Multi-view MidiVAE: Fusing Track- and Bar-view Representations for Long Multi-track Symbolic Music Generation
Zhiwei Lin, Jun Chen, Boshi Tang, Binzhu Sha, Jing Yang, Yaolong Ju, Fan Fan, Shiyin Kang, Zhiyong Wu, Helen Meng
TL;DR
The paper addresses the problem of modeling and generating long multi-track symbolic music with VAEs, where prior approaches struggle with long sequences and coherence. It introduces Multi-view MidiVAE, which combines a 2-D OctupleMIDI representation with dual transformer-based views (Track-view and Bar-view) and an adaptive fusion mechanism to learn a shared latent space for global harmony and local detail.
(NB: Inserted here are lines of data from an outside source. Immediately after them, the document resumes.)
File: src/rtl/cordic_pkg.sv
package cordic_pkg;

    typedef enum logic {
        MODE_VECTOR = 1'b0,
        MODE_ROTATE = 1'b1
    } cordic_mode_e;

    // quarter-turn offset to restore at the output
    typedef enum logic [1:0] {
        QADJ_NONE = 2'd0,
        QADJ_ADD  = 2'd1,
        QADJ_SUB  = 2'd2
    } qadj_e;

    // atan(2^-idx) in a 32-bit angle code where pi = 2^31
    function automatic logic [31:0] atan_unit32(input int idx);
        case (idx)
            0:  return 32'd536870912;
            1:  return 32'd316933406;
            2:  return 32'd167458907;
            3:  return 32'd85004756;
            4:  return 32'd42667331;
            5:  return 32'd21354465;
            6:  return 32'd10679838;
            7:  return 32'd5340245;
            8:  return 32'd2670163;
            9:  return 32'd1335087;
            10: return 32'd667544;
            11: return 32'd333772;
            12: return 32'd166886;
            13: return 32'd83443;
            14: return 32'd41722;
            15: return 32'd20861;
            16: return 32'd10430;
            17: return 32'd5215;
            18: return 32'd2608;
            19: return 32'd1304;
            20: return 32'd652;
            21: return 32'd326;
            22: return 32'd163;
            23: return 32'd81;
            24: return 32'd41;
            25: return 32'd20;
            26: return 32'd10;
            27: return 32'd5;
            28: return 32'd3;
            29: return 32'd1;
            30: return 32'd1;
            default: return 32'd0;
        endcase
    endfunction

    // same constant rounded to a zw-bit angle code (pi = 2^(zw-1))
    function automatic logic [31:0] atan_code(input int idx, input int zw);
        logic [32:0] t;
        t = {1'b0, atan_unit32(idx)};
        if (zw >= 32) return t[31:0];
        t = t + (33'd1 << (31 - zw));
        t = t >> (32 - zw);
        return t[31:0];
    endfunction

endpackage

File: src/rtl/cordic_prerot.sv
module cordic_prerot
    import cordic_pkg::*;
#(
    parameter int XW = 18,
    parameter int ZW = 16,
    parameter int GB = 4,
    parameter int IW = 23
) (
    input  logic                 clk,
    input  logic                 rst,
    input  logic                 in_valid,
    input  cordic_mode_e         in_mode,
    input  logic [XW-1:0]        in_x,
    input  logic [XW-1:0]        in_y,
    input  logic [ZW-1:0]        in_z,
    output logic                 out_valid,
    output cordic_mode_e         out_mode,
    output logic signed [IW-1:0] out_x,
    output logic signed [IW-1:0] out_y,
    output logic [ZW-1:0]        out_z,
    output qadj_e                out_qadj
);
    localparam int EXT = IW - XW - GB;
    localparam logic [ZW-1:0] QUARTER = ZW'(1) << (ZW - 2);

    logic signed [IW-1:0] xe, ye, nx, ny;
    logic [ZW-1:0]        nz;
    qadj_e                nq;

    always_comb begin
        xe = $signed({{EXT{in_x[XW-1]}}, in_x, {GB{1'b0}}});
        ye = $signed({{EXT{in_y[XW-1]}}, in_y, {GB{1'b0}}});
        nx = xe;
        ny = ye;
        nz = in_z;
        nq = QADJ_NONE;
        if (in_mode == MODE_VECTOR) begin
            if (xe < 0) begin
                if (ye >= 0) begin
                    nx = ye;
                    ny = -xe;
                    nq = QADJ_ADD;
                end else begin
                    nx = -ye;
                    ny = xe;
                    nq = QADJ_SUB;
                end
            end
        end else begin
            case (in_z[ZW-1:ZW-2])
                2'b01: begin
                    nx = -ye;
                    ny = xe;
                    nz = in_z - QUARTER;
                end
                2'b10: begin
                    nx = ye;
                    ny = -xe;
                    nz = in_z + QUARTER;
                end
                default: ;
            endcase
        end
    end

    always_ff @(posedge clk) begin
        if (rst) begin
            out_valid <= 1'b0;
            out_mode  <= MODE_VECTOR;
            out_x     <= '0;
            out_y     <= '0;
            out_z     <= '0;
            out_qadj  <= QADJ_NONE;
        end else begin
            out_valid <= in_valid;
            out_mode  <= in_mode;
            out_x     <= nx;
            out_y     <= ny;
            out_z     <= nz;
            out_qadj  <= nq;
        end
    end

    // a vectoring sample leaves pre-rotation in the right half plane
    assert_vec_right_half_R4: assert property (@(posedge clk) disable iff (rst)
        (out_valid && out_mode == MODE_VECTOR) |-> !out_x[IW-1]);

    // a rotation sample leaves pre-rotation with |angle| within a quarter turn
    assert_rot_quarter_R5: assert property (@(posedge clk) disable iff (rst)
        (out_valid && out_mode == MODE_ROTATE) |-> (out_z[ZW-1] == out_z[ZW-2]));

endmodule

File: src/rtl/cordic_stage.sv
module cordic_stage
    import cordic_pkg::*;
#(
    parameter int IW    = 23,
    parameter int ZW    = 16,
    parameter int SHIFT = 0
) (
    input  logic                 clk,
    input  logic                 rst,
    input  logic                 in_valid,
    input  cordic_mode_e         in_mode,
    input  logic signed [IW-1:0] in_x,
    input  logic signed [IW-1:0] in_y,
    input  logic [ZW-1:0]        in_z,
    input  qadj_e                in_qadj,
    output logic                 out_valid,
    output cordic_mode_e         out_mode,
    output logic signed [IW-1:0] out_x,
    output logic signed [IW-1:0] out_y,
    output logic [ZW-1:0]        out_z,
    output qadj_e                out_qadj
);
    localparam logic [31:0]   ANG32 = atan_code(SHIFT, ZW);
    localparam logic [ZW-1:0] ANG   = ANG32[ZW-1:0];

    logic signed [IW-1:0] xs, ys, nx, ny;
    logic [ZW-1:0]        nz;
    logic                 turn_ccw;

    always_comb begin
        xs = in_x >>> SHIFT;
        ys = in_y >>> SHIFT;
        turn_ccw = (in_mode == MODE_ROTATE) ? ~in_z[ZW-1] : in_y[IW-1];
        if (turn_ccw) begin
            nx = in_x - ys;
            ny = in_y + xs;
            nz = in_z - ANG;
        end else begin
            nx = in_x + ys;
            ny = in_y - xs;
            nz = in_z + ANG;
        end
    end

    always_ff @(posedge clk) begin
        if (rst) begin
            out_valid <= 1'b0;
            out_mode  <= MODE_VECTOR;
            out_x     <= '0;
            out_y     <= '0;
            out_z     <= '0;
            out_qadj  <= QADJ_NONE;
        end else begin
            out_valid <= in_valid;
            out_mode  <= in_mode;
            out_x     <= nx;
            out_y     <= ny;
            out_z     <= nz;
            out_qadj  <= in_qadj;
        end
    end

    // in vectoring mode each micro-rotation can only lengthen x
    assert_vec_x_grows_R3: assert property (@(posedge clk) disable iff (rst)
        (in_valid && in_mode == MODE_VECTOR) |=> (out_x >= $past(in_x)));

    // valid and mode advance one stage per clock
    assert_mode_carried_R2: assert property (@(posedge clk) disable iff (rst)
        in_valid |=> (out_valid && out_mode == $past(in_mode)));

    // no valid appears without one upstream
    assert_no_ghost_R8: assert property (@(posedge clk) disable iff (rst)
        !in_valid |=> !out_valid);

endmodule

File: src/rtl/cordic_postcorr.sv
module cordic_postcorr
    import cordic_pkg::*;
#(
    parameter int XW   = 18,
    parameter int ZW   = 16,
    parameter int GB   = 4,
    parameter int IW   = 23,
    parameter int ITER = 14
) (
    input  logic                 clk,
    input  logic                 rst,
    input  logic                 in_valid,
    input  cordic_mode_e         in_mode,
    input  logic signed [IW-1:0] in_x,
    input  logic signed [IW-1:0] in_y,
    input  logic [ZW-1:0]        in_z,
    input  qadj_e                in_qadj,
    output logic                 out_valid,
    output logic                 out_mode,
    output logic [XW-1:0]        out_x,
    output logic [XW-1:0]        out_y,
    output logic [ZW-1:0]        out_z
);
    localparam logic [ZW-1:0] QUARTER = ZW'(1) << (ZW - 2);
    localparam logic [31:0]   LAST32  = atan_code(ITER - 1, ZW);
    localparam int            SETTLE  = int'(LAST32) + ITER;

    logic [ZW-1:0] zfix;

    always_comb begin
        case (in_qadj)
            QADJ_ADD: zfix = in_z + QUARTER;
            QADJ_SUB: zfix = in_z - QUARTER;
            default:  zfix = in_z;
        endcase
    end

    always_ff @(posedge clk) begin
        if (rst) begin
            out_valid <= 1'b0;
            out_mode  <= 1'b0;
            out_x     <= '0;
            out_y     <= '0;
            out_z     <= '0;
        end else begin
            out_valid <= in_valid;
            out_mode  <= (in_mode == MODE_ROTATE);
            out_x     <= in_x[GB+XW-1:GB];
            out_y     <= in_y[GB+XW-1:GB];
            out_z     <= zfix;
        end
    end

    // reset empties the output register
    assert_reset_flush_R7: assert property (@(posedge clk)
        rst |=> (!out_valid && out_x == '0 && out_y == '0 && out_z == '0));

    // the rotation angle has been driven to a small residual
    assert_rot_settled_R5: assert property (@(posedge clk) disable iff (rst)
        (out_valid && out_mode) |->
            ($signed(out_z) <= SETTLE && $signed(out_z) >= -SETTLE));

endmodule

File: src/rtl/cordic_engine.sv
module cordic_engine
    import cordic_pkg::*;
#(
    parameter int XW   = 18,
    parameter int ZW   = 16,
    parameter int ITER = 14
) (
    input  logic          clk,
    input  logic          rst,
    input  logic          in_valid,
    input  logic          in_mode,
    input  logic [XW-1:0] in_x,
    input  logic [XW-1:0] in_y,
    input  logic [ZW-1:0] in_z,
    output logic          out_valid,
    output logic          out_mode,
    output logic [XW-1:0] out_x,
    output logic [XW-1:0] out_y,
    output logic [ZW-1:0] out_z
);
    localparam int GB = $clog2(ITER);
    localparam int IW = XW + GB + 1;

    // capture register
    logic          cap_v;
    cordic_mode_e  cap_m;
    logic [XW-1:0] cap_x, cap_y;
    logic [ZW-1:0] cap_z;

    always_ff @(posedge clk) begin
        if (rst) begin
            cap_v <= 1'b0;
            cap_m <= MODE_VECTOR;
            cap_x <= '0;
            cap_y <= '0;
            cap_z <= '0;
        end else begin
            cap_v <= in_valid;
            cap_m <= cordic_mode_e'(in_mode);
            cap_x <= in_x;
            cap_y <= in_y;
            cap_z <= in_z;
        end
    end

    logic                 pv [0:ITER];
    cordic_mode_e         pm [0:ITER];
    logic signed [IW-1:0] px [0:ITER];
    logic signed [IW-1:0] py [0:ITER];
    logic [ZW-1:0]        pz [0:ITER];
    qadj_e                pq [0:ITER];

    cordic_prerot #(.XW(XW), .ZW(ZW), .GB(GB), .IW(IW)) u_prerot (
        .clk      (clk),
        .rst      (rst),
        .in_valid (cap_v),
        .in_mode  (cap_m),
        .in_x     (cap_x),
        .in_y     (cap_y),
        .in_z     (cap_z),
        .out_valid(pv[0]),
        .out_mode (pm[0]),
        .out_x    (px[0]),
        .out_y    (py[0]),
        .out_z    (pz[0]),
        .out_qadj (pq[0])
    );

    for (genvar i = 0; i < ITER; i++) begin : g_stage
        cordic_stage #(.IW(IW), .ZW(ZW), .SHIFT(i)) u_stage (
            .clk      (clk),
            .rst      (rst),
            .in_valid (pv[i]),
            .in_mode  (pm[i]),
            .in_x     (px[i]),
            .in_y     (py[i]),
            .in_z     (pz[i]),
            .in_qadj  (pq[i]),
            .out_valid(pv[i+1]),
            .out_mode (pm[i+1]),
            .out_x    (px[i+1]),
            .out_y    (py[i+1]),
            .out_z    (pz[i+1]),
            .out_qadj (pq[i+1])
        );
    end

    cordic_postcorr #(.XW(XW), .ZW(ZW), .GB(GB), .IW(IW), .ITER(ITER)) u_post (
        .clk      (clk),
        .rst      (rst),
        .in_valid (pv[ITER]),
        .in_mode  (pm[ITER]),
        .in_x     (px[ITER]),
        .in_y     (py[ITER]),
        .in_z     (pz[ITER]),
        .in_qadj  (pq[ITER]),
        .out_valid(out_valid),
        .out_mode (out_mode),
        .out_x    (out_x),
        .out_y    (out_y),
        .out_z    (out_z)
    );

endmodule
The objective combines reconstruction losses for the full sequence and its projections plus a KL regularization, expressed as $L_{\text{total}} = L_{\text{rs}} + L_{\text{rst}} + L_{\text{rsb}} + \beta L_{\text{KL}}$. On CocoChorales, the approach yields significant improvements in reconstruction accuracy and listener MOS compared with baselines such as REMI+ and single-view variants, demonstrating enhanced long-range modeling for multi-instrument symbolic music. Overall, the method provides a scalable, effective VAE framework for coherent long-range symbolic music generation and editing.
Abstract
Variational Autoencoders (VAEs) constitute a crucial component of neural symbolic music generation, among which some works have yielded outstanding results and attracted considerable attention. Nevertheless, previous VAEs still encounter issues with overly long feature sequences and generated results lack contextual coherence, thus the challenge of modeling long multi-track symbolic music still remains unaddressed. To this end, we propose Multi-view MidiVAE, as one of the pioneers in VAE methods that effectively model and generate long multi-track symbolic music. The Multi-view MidiVAE utilizes the two-dimensional (2-D) representation, OctupleMIDI, to capture relationships among notes while reducing the feature sequences length. Moreover, we focus on instrumental characteristics and harmony as well as global and local information about the musical composition by employing a hybrid variational encoding-decoding strategy to integrate both Track- and Bar-view MidiVAE features. Objective and subjective experimental results on the CocoChorales dataset demonstrate that, compared to the baseline, Multi-view MidiVAE exhibits significant improvements in terms of modeling long multi-track symbolic music.